If Europeans are to enjoy the benefits of 5G, then infrastructure sharing is going to be important. This is because 5G networks handle 1,000 times more traffic than today’s networks and run around 10 times faster. This output is achieved by multiplying the number of cell towers and data centres, shortening physical distances between units and resulting in faster speeds. As always, the sector is engaged in a never-ending struggle against latency, in which 5G is set to raise the stakes yet higher.

At present, Europe lags in sharing, as revealed by the co-location ratio for cell towers. This is the number of mobile network operators (NMO) sharing one tower, up to a maximum of three. In the US the ratio is 2.2, while in Europe it is down at 1.3, according to EY.

This also hits the sector’s bottom line because the higher the co-location ratio goes, the better it is for returns. Regulators are pushing for infrastructure sharing because it will boost returns by creating rental revenue. But there is scant confidence the EU will get up to the level of the US.

‘Looking ahead, cell tower and data centre investment opportunities in Europe seem attractive, says Demaine of Green Street Advisors. ‘Data consumption is expected to grow exponentially, and cell towers and data centres are critical components of the digital ecosystem that enables consumption at ever-greater volume and speed.

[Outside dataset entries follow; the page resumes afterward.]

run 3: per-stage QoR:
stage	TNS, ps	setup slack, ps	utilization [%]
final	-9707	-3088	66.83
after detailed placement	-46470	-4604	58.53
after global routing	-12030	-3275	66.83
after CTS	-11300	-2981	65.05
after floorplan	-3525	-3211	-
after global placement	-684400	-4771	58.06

‘Against the favourable demand backdrop, European supply remains fragmented and owner-operator models are prevalent. The door is open for operators to unlock valuation arbitrage to free up investment capital and for real estate investors to generate early-mover returns.’

European firms appear to be waking up to the opportunity of freeing up capital presently trapped in assets in order to invest in innovation to stay competitive.

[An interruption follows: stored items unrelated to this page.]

<file path="src/rtl/bram_burst_scheduler_pkg.sv">
// Shared definitions for the BRAM burst scheduler: FSM encoding and default widths.
package bram_burst_scheduler_pkg;

  localparam int unsigned DefaultAddrW = 16;

  localparam logic [1:0] StateIdle = 2'd0;
  localparam logic [1:0] StateLoad = 2'd1;
  localparam logic [1:0] StateRun  = 2'd2;
  localparam logic [1:0] StateDone = 2'd3;

  typedef enum logic [1:0] {
    StIdle = StateIdle,
    StLoad = StateLoad,
    StRun  = StateRun,
    StDone = StateDone
  } state_e;

endpackage

</file>
<file path="src/rtl/axis_counter.sv">
// Generic loadable up-counter: start loads the base value, done once limit increments have occurred.
module axis_counter #(
  parameter int unsigned WIDTH = 16
) (
  input  logic             aclk,
  input  logic             aresetn,
  input  logic             counter_start,
  input  logic             counter_enable,
  input  logic [WIDTH-1:0] start_addr,
  input  logic [WIDTH-1:0] count_limit,
  output logic [WIDTH-1:0] counter,
  output logic             counter_done
);

  logic [WIDTH-1:0] count_q, count_d;
  logic [WIDTH-1:0] steps_q, steps_d;
  logic [WIDTH-1:0] limit_q, limit_d;

  always_comb begin
    count_d = count_q;
    steps_d = steps_q;
    limit_d = limit_q;
    if (counter_start) begin
      count_d = start_addr;
      steps_d = '0;
      limit_d = count_limit;
    end else if (counter_enable) begin
      count_d = count_q + WIDTH'(1);
      steps_d = steps_q + WIDTH'(1);
    end
  end

  always_ff @(posedge aclk) begin
    if (!aresetn) begin
      count_q <= '0;
      steps_q <= '0;
      limit_q <= '0;
    end else begin
      count_q <= count_d;
      steps_q <= steps_d;
      limit_q <= limit_d;
    end
  end

  assign counter      = count_q;
  assign counter_done = (steps_q == limit_q);

endmodule

</file>
<file path="src/rtl/bram_burst_scheduler.sv">
// Round-robin arbiter that hands one shared BRAM address counter to one burst requester at a time.
module bram_burst_scheduler
  import bram_burst_scheduler_pkg::*;
#(
  parameter int unsigned NUM_REQ = 3,
  parameter int unsigned ADDR_W  = DefaultAddrW,
  localparam int unsigned IdW    = (NUM_REQ > 1) ? $clog2(NUM_REQ) : 1
) (
  input  logic                      aclk,
  input  logic                      aresetn,
  input  logic [NUM_REQ-1:0]        req_valid,
  output logic [NUM_REQ-1:0]        req_ready,
  input  logic [NUM_REQ*ADDR_W-1:0] req_start_addr,
  input  logic [NUM_REQ*ADDR_W-1:0] req_len,
  input  logic                      stall,
  output logic                      bram_en,
  output logic [ADDR_W-1:0]         bram_addr,
  output logic                      burst_last,
  output logic [IdW-1:0]            grant_id,
  output logic [NUM_REQ-1:0]        req_done,
  output logic                      busy
);

  state_e             state_q, state_d;
  logic [IdW-1:0]     grant_q, grant_d;
  logic [IdW-1:0]     rr_ptr_q, rr_ptr_d;
  logic [ADDR_W-1:0]  start_q, start_d;
  logic [ADDR_W-1:0]  len_q, len_d;
  logic [ADDR_W-1:0]  issued_q, issued_d;
  logic [IdW-1:0]     winner;
  logic [ADDR_W-1:0]  sel_start, sel_len;
  logic               counter_start, counter_enable, counter_done;
  logic [ADDR_W-1:0]  counter;

  // First valid index at or after ptr; otherwise the lowest valid index (wrap-around).
  function automatic logic [IdW-1:0] rr_pick(input logic [NUM_REQ-1:0] valid,
                                             input logic [IdW-1:0]     ptr);
    logic [IdW-1:0] any_pick;
    logic [IdW-1:0] hi_pick;
    logic           hi_found;
    any_pick = '0;
    hi_pick  = '0;
    hi_found = 1'b0;
    for (int i = int'(NUM_REQ) - 1; i >= 0; i--) begin
      if (valid[i]) begin
        any_pick = IdW'(i);
        if (i >= int'(ptr)) begin
          hi_pick  = IdW'(i);
          hi_found = 1'b1;
        end
      end
    end
    return hi_found ? hi_pick : any_pick;
  endfunction

  always_comb begin
    winner    = rr_pick(req_valid, rr_ptr_q);
    sel_start = '0;
    sel_len   = '0;
    for (int i = 0; i < int'(NUM_REQ); i++) begin
      if (winner == IdW'(i)) begin
        sel_start = req_start_addr[i*ADDR_W +: ADDR_W];
        sel_len   = req_len[i*ADDR_W +: ADDR_W];
      end
    end
  end

  always_comb begin
    state_d       = state_q;
    grant_d       = grant_q;
    rr_ptr_d      = rr_ptr_q;
    start_d       = start_q;
    len_d         = len_q;
    issued_d      = issued_q;
    req_ready     = '0;
    req_done      = '0;
    counter_start = 1'b0;
    bram_en       = 1'b0;
    burst_last    = 1'b0;
    unique case (state_q)
      StIdle: begin
        if (|req_valid) begin
          req_ready = NUM_REQ'(1) << winner;
          grant_d   = winner;
          start_d   = sel_start;
          len_d     = sel_len;
          state_d   = StLoad;
        end
      end
      StLoad: begin
        counter_start = 1'b1;
        issued_d      = '0;
        state_d       = (len_q != '0) ? StRun : StDone;
      end
      StRun: begin
        bram_en = !stall && !counter_done;
        if (bram_en) begin
          issued_d = issued_q + ADDR_W'(1);
          // Own word count keeps burst_last independent of the counter's done timing.
          if (issued_q == len_q - ADDR_W'(1)) begin
            burst_last = 1'b1;
            state_d    = StDone;
          end
        end
      end
      StDone: begin
        req_done = NUM_REQ'(1) << grant_q;
        rr_ptr_d = (grant_q == IdW'(NUM_REQ - 1)) ? '0 : grant_q + IdW'(1);
        state_d  = StIdle;
      end
      default: state_d = StIdle;
    endcase
  end

  assign counter_enable = bram_en;

  always_ff @(posedge aclk) begin
    if (!aresetn) begin
      state_q  <= StIdle;
      grant_q  <= '0;
      rr_ptr_q <= '0;
      start_q  <= '0;
      len_q    <= '0;
      issued_q <= '0;
    end else begin
      state_q  <= state_d;
      grant_q  <= grant_d;
      rr_ptr_q <= rr_ptr_d;
      start_q  <= start_d;
      len_q    <= len_d;
      issued_q <= issued_d;
    end
  end

  axis_counter #(
    .WIDTH (ADDR_W)
  ) u_addr_counter (
    .aclk           (aclk),
    .aresetn        (aresetn),
    .counter_start  (counter_start),
    .counter_enable (counter_enable),
    .start_addr     (start_q),
    .count_limit    (len_q),
    .counter        (counter),
    .counter_done   (counter_done)
  );

  assign bram_addr = counter;
  assign grant_id  = grant_q;
  assign busy      = (state_q != StIdle);

endmodule

</file>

UK telecoms giant Vodafone is in the process of floating its European phone mast business, for between €15-€20 bn. It is spinning the network off into a business called TowerCO, which is due to launch in May. Vodafone’s network comprises 61,700 masts across Europe, with 75% in Germany, Spain, the UK and Italy. TowerCO is set to be one of Europe’s biggest tower firms, generating €1.7 bn of predicted income on renting space on the network to rival providers.

Market consolidation?

Some are sceptical there is great scope for market consolidation in digital infrastructure, questioning why a data centre developer would get into the equally complex task of laying underground fibre networks. Nonetheless, some consolidation is taking place.

NTT Ltd, the European subsidiary of Japanese conglomerate, Nippon Telegraph and Telephone Corp, has recently executed a mega-merger by bringing together 31 companies under its umbrella. Responsible for developing the ‘emoji’ used in text messaging, the global operator’s activities straddle every segment in digital infrastructure.

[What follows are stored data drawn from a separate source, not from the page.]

## config.mk

```make
export PLATFORM = sky130hd
export DESIGN_NAME = oric_ram_sequencer
export DESIGN_NICKNAME = d
export VERILOG_FILES = /design/src/rtl/oric_mem_pkg.sv /design/src/rtl/oric_sync_fifo.sv /design/src/rtl/oric_ram_sequencer.sv
export SDC_FILE = /design/constraint.sdc
export NUM_CORES = 1
export LEC_CHECK = 0
export BUFFER_PORTS_ARGS = -buffer_cell sky130_fd_sc_hd__buf_4
export CAP_MARGIN = 20
export CORE_ASPECT_RATIO = 1.75
export CORE_UTILIZATION = 50
export DETAILED_ROUTE_END_ITERATION = 6
export PLACE_DENSITY_LB_ADDON = 0.08
export SLEW_MARGIN = 20
export SYNTH_ARGS = -nofsm -noshare
export SYNTH_HDL_FRONTEND = slang
export SYNTH_HIERARCHICAL = 1
export SYNTH_SLANG_ARGS = --single-unit
```

## constraint.sdc

```tcl
create_clock -name clk_sys -period 4.7 [get_ports clk_sys]
set_clock_uncertainty 0.05 [all_clocks]
set_input_delay 0.235 -clock clk_sys [delete_from_list [all_inputs] [get_ports clk_sys]]
set_output_delay 0.235 -clock clk_sys [all_outputs]
set_load 0.01 [all_outputs]
```

## src/rtl/oric_mem_pkg.sv

```systemverilog
// rtl/oric_mem_pkg.sv - shared types for the main-RAM port sequencer
package oric_mem_pkg;

    localparam int MAX_AW = 16;

    typedef enum logic [1:0] {
        SRC_NONE,
        SRC_CPU,
        SRC_TAPE,
        SRC_CLEAR
    } ram_src_e;

    typedef enum logic [0:0] {
        ST_IDLE,
        ST_CLEAR
    } seq_state_e;

    typedef struct packed {
        logic [MAX_AW-1:0] addr;
        logic [7:0]        data;
    } tape_wr_t;

endpackage

```

## src/rtl/oric_sync_fifo.sv

```systemverilog
// rtl/oric_sync_fifo.sv - show-ahead synchronous FIFO with registered full flag
module oric_sync_fifo #(
    parameter int WIDTH = 8,
    parameter int DEPTH = 4
) (
    input  logic             clk,
    input  logic             reset_n,
    input  logic             push,
    input  logic [WIDTH-1:0] din,
    input  logic             pop,
    output logic [WIDTH-1:0] dout,
    output logic             full,
    output logic             empty,
    output logic [$clog2(DEPTH+1)-1:0] count
);
    localparam int PW = $clog2(DEPTH);
    localparam int CW = $clog2(DEPTH+1);

    logic [WIDTH-1:0] mem [DEPTH];
    logic [PW-1:0]    wr_ptr_q, wr_ptr_d, rd_ptr_q, rd_ptr_d;
    logic [CW-1:0]    count_q, count_d;
    logic             full_q, full_d;
    logic             do_push, do_pop;

    // A push while full is accepted only when the same cycle frees a slot.
    always_comb begin
        do_pop   = pop && (count_q != '0);
        do_push  = push && ((count_q != CW'(DEPTH)) || do_pop);
        wr_ptr_d = wr_ptr_q + PW'(do_push);
        rd_ptr_d = rd_ptr_q + PW'(do_pop);
        count_d  = count_q + CW'(do_push) - CW'(do_pop);
        full_d   = (count_d == CW'(DEPTH));
    end

    always_ff @(posedge clk or negedge reset_n) begin
        if (!reset_n) begin
            wr_ptr_q <= '0;
            rd_ptr_q <= '0;
            count_q  <= '0;
            full_q   <= 1'b0;
        end else begin
            wr_ptr_q <= wr_ptr_d;
            rd_ptr_q <= rd_ptr_d;
            count_q  <= count_d;
            full_q   <= full_d;
        end
    end

    always_ff @(posedge clk) begin
        if (do_push) begin
            mem[wr_ptr_q] <= din;
        end
    end

    assign dout  = mem[rd_ptr_q];
    assign full  = full_q;
    assign empty = (count_q == '0);
    assign count = count_q;

endmodule

```

## src/rtl/oric_ram_sequencer.sv

```systemverilog
// rtl/oric_ram_sequencer.sv - shares the main RAM port between clear engine, CPU and tape loader
module oric_ram_sequencer
    import oric_mem_pkg::*;
#(
    parameter int         AW             = 16,
    parameter logic [7:0] CLEAR_VAL      = 8'h01,
    parameter int         FIFO_DEPTH     = 4,
    parameter bit         CLEAR_ON_RESET = 1'b1
) (
    input  logic          clk_sys,
    input  logic          reset_n,
    input  logic          clear_req,
    output logic          clear_busy,
    input  logic          cpu_cs,
    input  logic          cpu_we,
    input  logic [AW-1:0] cpu_ad,
    input  logic [7:0]    cpu_d,
    output logic [7:0]    cpu_q,
    output logic          cpu_q_valid,
    input  logic          tape_wr,
    input  logic [AW-1:0] tape_addr,
    input  logic [7:0]    tape_dout,
    output logic          tape_full,
    output logic          tape_ovf,
    output logic          ram_cs,
    output logic          ram_we,
    output logic [AW-1:0] ram_ad,
    output logic [7:0]    ram_d,
    input  logic [7:0]    ram_q
);
    localparam int CW = $clog2(FIFO_DEPTH+1);
    localparam int TW = $bits(tape_wr_t);

    seq_state_e    state_q, state_d;
    logic [AW-1:0] cnt_q, cnt_d;
    logic          start_q, start_d;
    logic          ram_cs_q, ram_cs_d, ram_we_q, ram_we_d;
    logic [AW-1:0] ram_ad_q, ram_ad_d;
    logic [7:0]    ram_d_q, ram_d_d;
    logic          rd1_q, rd1_d, rd2_q, rd2_d, q_valid_q, q_valid_d;
    logic [7:0]    cpu_q_q, cpu_q_d;
    logic          ovf_q, ovf_d;

    ram_src_e      src;
    logic          clear_active, pop, drop;
    logic [AW-1:0] clr_ad;
    tape_wr_t      tw_in, tw_head;
    logic [TW-1:0] fifo_dout;
    logic          fifo_full, fifo_empty;
    logic [CW-1:0] fifo_count;

    oric_sync_fifo #(.WIDTH(TW), .DEPTH(FIFO_DEPTH)) u_tape_fifo (
        .clk     (clk_sys),
        .reset_n (reset_n),
        .push    (tape_wr),
        .din     (tw_in),
        .pop     (pop),
        .dout    (fifo_dout),
        .full    (fifo_full),
        .empty   (fifo_empty),
        .count   (fifo_count)
    );

    always_comb begin
        tw_in      = '0;
        tw_in.addr = MAX_AW'(tape_addr);
        tw_in.data = tape_dout;
        tw_head    = tape_wr_t'(fifo_dout);

        // clear_req takes effect in its own cycle: the write it grants goes to address 0.
        clear_active = (state_q == ST_CLEAR) || clear_req;
        clr_ad       = clear_req ? '0 : cnt_q;

        if (clear_active)     src = SRC_CLEAR;
        else if (cpu_cs)      src = SRC_CPU;
        else if (!fifo_empty) src = SRC_TAPE;
        else                  src = SRC_NONE;

        pop  = (src == SRC_TAPE);
        drop = tape_wr && (fifo_count == CW'(FIFO_DEPTH)) && !pop;

        state_d = state_q;
        cnt_d   = cnt_q;
        start_d = 1'b0;
        if (start_q) begin
            state_d = ST_CLEAR;
            cnt_d   = '0;
        end
        if (clear_active) begin
            cnt_d   = clr_ad + AW'(1);
            state_d = (&clr_ad) ? ST_IDLE : ST_CLEAR;
        end

        ram_cs_d = 1'b0;
        ram_we_d = 1'b0;
        ram_ad_d = '0;
        ram_d_d  = '0;
        case (src)
            SRC_CLEAR: begin
                ram_cs_d = 1'b1;
                ram_we_d = 1'b1;
                ram_ad_d = clr_ad;
                ram_d_d  = CLEAR_VAL;
            end
            SRC_CPU: begin
                ram_cs_d = 1'b1;
                ram_we_d = cpu_we;
                ram_ad_d = cpu_ad;
                ram_d_d  = cpu_d;
            end
            SRC_TAPE: begin
                ram_cs_d = 1'b1;
                ram_we_d = 1'b1;
                ram_ad_d = tw_head.addr[AW-1:0];
                ram_d_d  = tw_head.data;
            end
            default: ;
        endcase

        rd1_d     = (src == SRC_CPU) && !cpu_we;
        rd2_d     = rd1_q;
        q_valid_d = rd2_q;
        cpu_q_d   = rd2_q ? ram_q : cpu_q_q;
        ovf_d     = clear_req ? 1'b0 : (ovf_q | drop);
    end

    always_ff @(posedge clk_sys or negedge reset_n) begin
        if (!reset_n) begin
            state_q   <= ST_IDLE;
            cnt_q     <= '0;
            start_q   <= CLEAR_ON_RESET;
            ram_cs_q  <= 1'b0;
            ram_we_q  <= 1'b0;
            ram_ad_q  <= '0;
            ram_d_q   <= '0;
            rd1_q     <= 1'b0;
            rd2_q     <= 1'b0;
            q_valid_q <= 1'b0;
            cpu_q_q   <= '0;
            ovf_q     <= 1'b0;
        end else begin
            state_q   <= state_d;
            cnt_q     <= cnt_d;
            start_q   <= start_d;
            ram_cs_q  <= ram_cs_d;
            ram_we_q  <= ram_we_d;
            ram_ad_q  <= ram_ad_d;
            ram_d_q   <= ram_d_d;
            rd1_q     <= rd1_d;
            rd2_q     <= rd2_d;
            q_valid_q <= q_valid_d;
            cpu_q_q   <= cpu_q_d;
            ovf_q     <= ovf_d;
        end
    end

    assign clear_busy  = (state_q == ST_CLEAR);
    assign cpu_q       = cpu_q_q;
    assign cpu_q_valid = q_valid_q;
    assign tape_full   = fifo_full;
    assign tape_ovf    = ovf_q;
    assign ram_cs      = ram_cs_q;
    assign ram_we      = ram_we_q;
    assign ram_ad      = ram_ad_q;
    assign ram_d       = ram_d_q;

endmodule
```

==> qor.yml <==
power:
  p_int_mw: 2.696
  ir_drop_uv: 278.8
  p_sw_share_pct: 25.88
  combPwrFrac_pct: 12.9
  p_seq_share_pct: 49.5
  clkPwrFrac_pct: 37.6
  switchingPower_uw: 941.4
  p_leak_nw: 3.453
  power.density_mw_per_mm2: 430.8
  totalPowerFinal_mw: 3.637
synth:
  ys_async_sr_fraction_pct: 40.00
  synth_edf_count: 96
  yosysSeqAreaShare_pct: 69.53
  syn_area_per_cell_um2: 16.67
  synth_cells: 387
  syn_nets: 455
  ys.flop_type: "edfxtp_1"
  ys_warn_count: 6
  netlist_area_mm2: 0.006451
  ys_ff_latch: 160
  ys_types: 53
setup_path:
  cp-start-kind: "flip-flop"
  slowest_delay_ns: 0.60
  critical_path_buf_inv_count: 2
  cpMaxStageDelayCell: "nor3_1"
  critPathMaxFanout: 26
  crit_type: "flip-flop to flip-flop"
  endpoint_kind: "flip-flop"
  cp_top_family: "simple AND/OR/NAND/NOR gates"
  cp.required_ns: 4.95
  crit_chain: "nor3_1, nor4_4, buf_4, nor4b_4, nand2b_1, ha_1, inv_1, ha_1, fa_1, xor2_1, mux2_2"
  cp_common_cell: "ha_1"
  cp.arrival_ns: 3.86
cts:
  clockBufferDepth: 2
  cts_root_buf: "clkbuf_16"
  cts_sinks: 160
  numCtsBuffers: 17
  clk_latency_ns: 0.42
  cts_resized: 0
  cts_tree: "yes"
  clk_pin_slew_ns: 0.07
  htreeDepth: 4
global_routing:
  grt.total_usage_pct: 22.03
  grt_max_degree: 65
  grt_first_pass_wirelength_um: 21740
  grt_pass1_vias: 4202
  antenna_found_initial: 0
  grt-ovfl-total: 0
drt:
  postRouteAntennaNets: 0
  drt-initial-drc-count: 237
  vias: 3932
  viasPerCell: 5.454
  drt_pass1_iterations: 5
  routed_wl_um: 13450
  wire_per_inst_um: 18.65
  remaining_drc_errors: 0
sta:
  period_needed_ns: 3.609
  slew_headroom_pct: 30.06
  worst_pin_slew_ns: 1.049
  setup_viol: 0
  hold_violations: 0
  clock.fmax_ghz: 0.2771
  rsz0062_at_grt: "false"
  fin_tns_setup_ns: 0
  finalMaxSlewViolations: 0
  min_period_over_period_pct: 76.79
final_layout:
  layout-drive-gt1-share_pct: 32.73
  diodes: 0
  finalNetCount: 608
  areaGrowthSynthToFinish_pct: 30.86
  fillers: 858
status:
  run_status: "completed"
floorplanning:
  die_w_um: 87.87
  fp.dieH_um: 152.3
  initial_core_util_pct: 51.61
  num_rows: 54
  pin_count: 100
  die-area_mm2: 0.01338
  core_mm2: 0.01250
worst_hold_path:
  min_path_type: "primary input to flip-flop"
placed_design:
  gp_congestion: 0.8038
  io_buffers: 99
  hpwl_um: 8454
flow_run:
  maxCapViolCount: 0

In January, Cellnex paid €800 mln to buy 3,000 towers and sites in Portugal from OMTEL. The deal also includes 400 new sites in the Iberian country to be developed over the next four years, at a cost of €140 mln.

Last December, French telecoms giant Orange sold its network of 1,500 phone masts to Cellnex for $260 mln. Cellnex also purchased Cignal in Ireland for €210 mln in October last year and paid around $2 bn for the telecommunications business of the British firm, Arqiva.

Cellnex has ambitious plans to buy up to 28,000 assets, and to roll out 600 new sites by 2026. In the past 12 months, the company increased by 25% the number of Distributed Antenna Systems (DAS) and small cell antennas which it operates, as part of an investment programme totalling almost €4 bn, in preparation for 5G.

Focusing upon the Internet of Things and smart cities in the form of security and emergency service networks and urban infrastructure management last year earned Cellnex almost 10% of its total revenue from infrastructure services of €699 mln.

Slowly, the digital infrastructure sector in Europe is opening up and it promises fertile ground for deep-pocketed investors with the appetite to hurdle high entry barriers.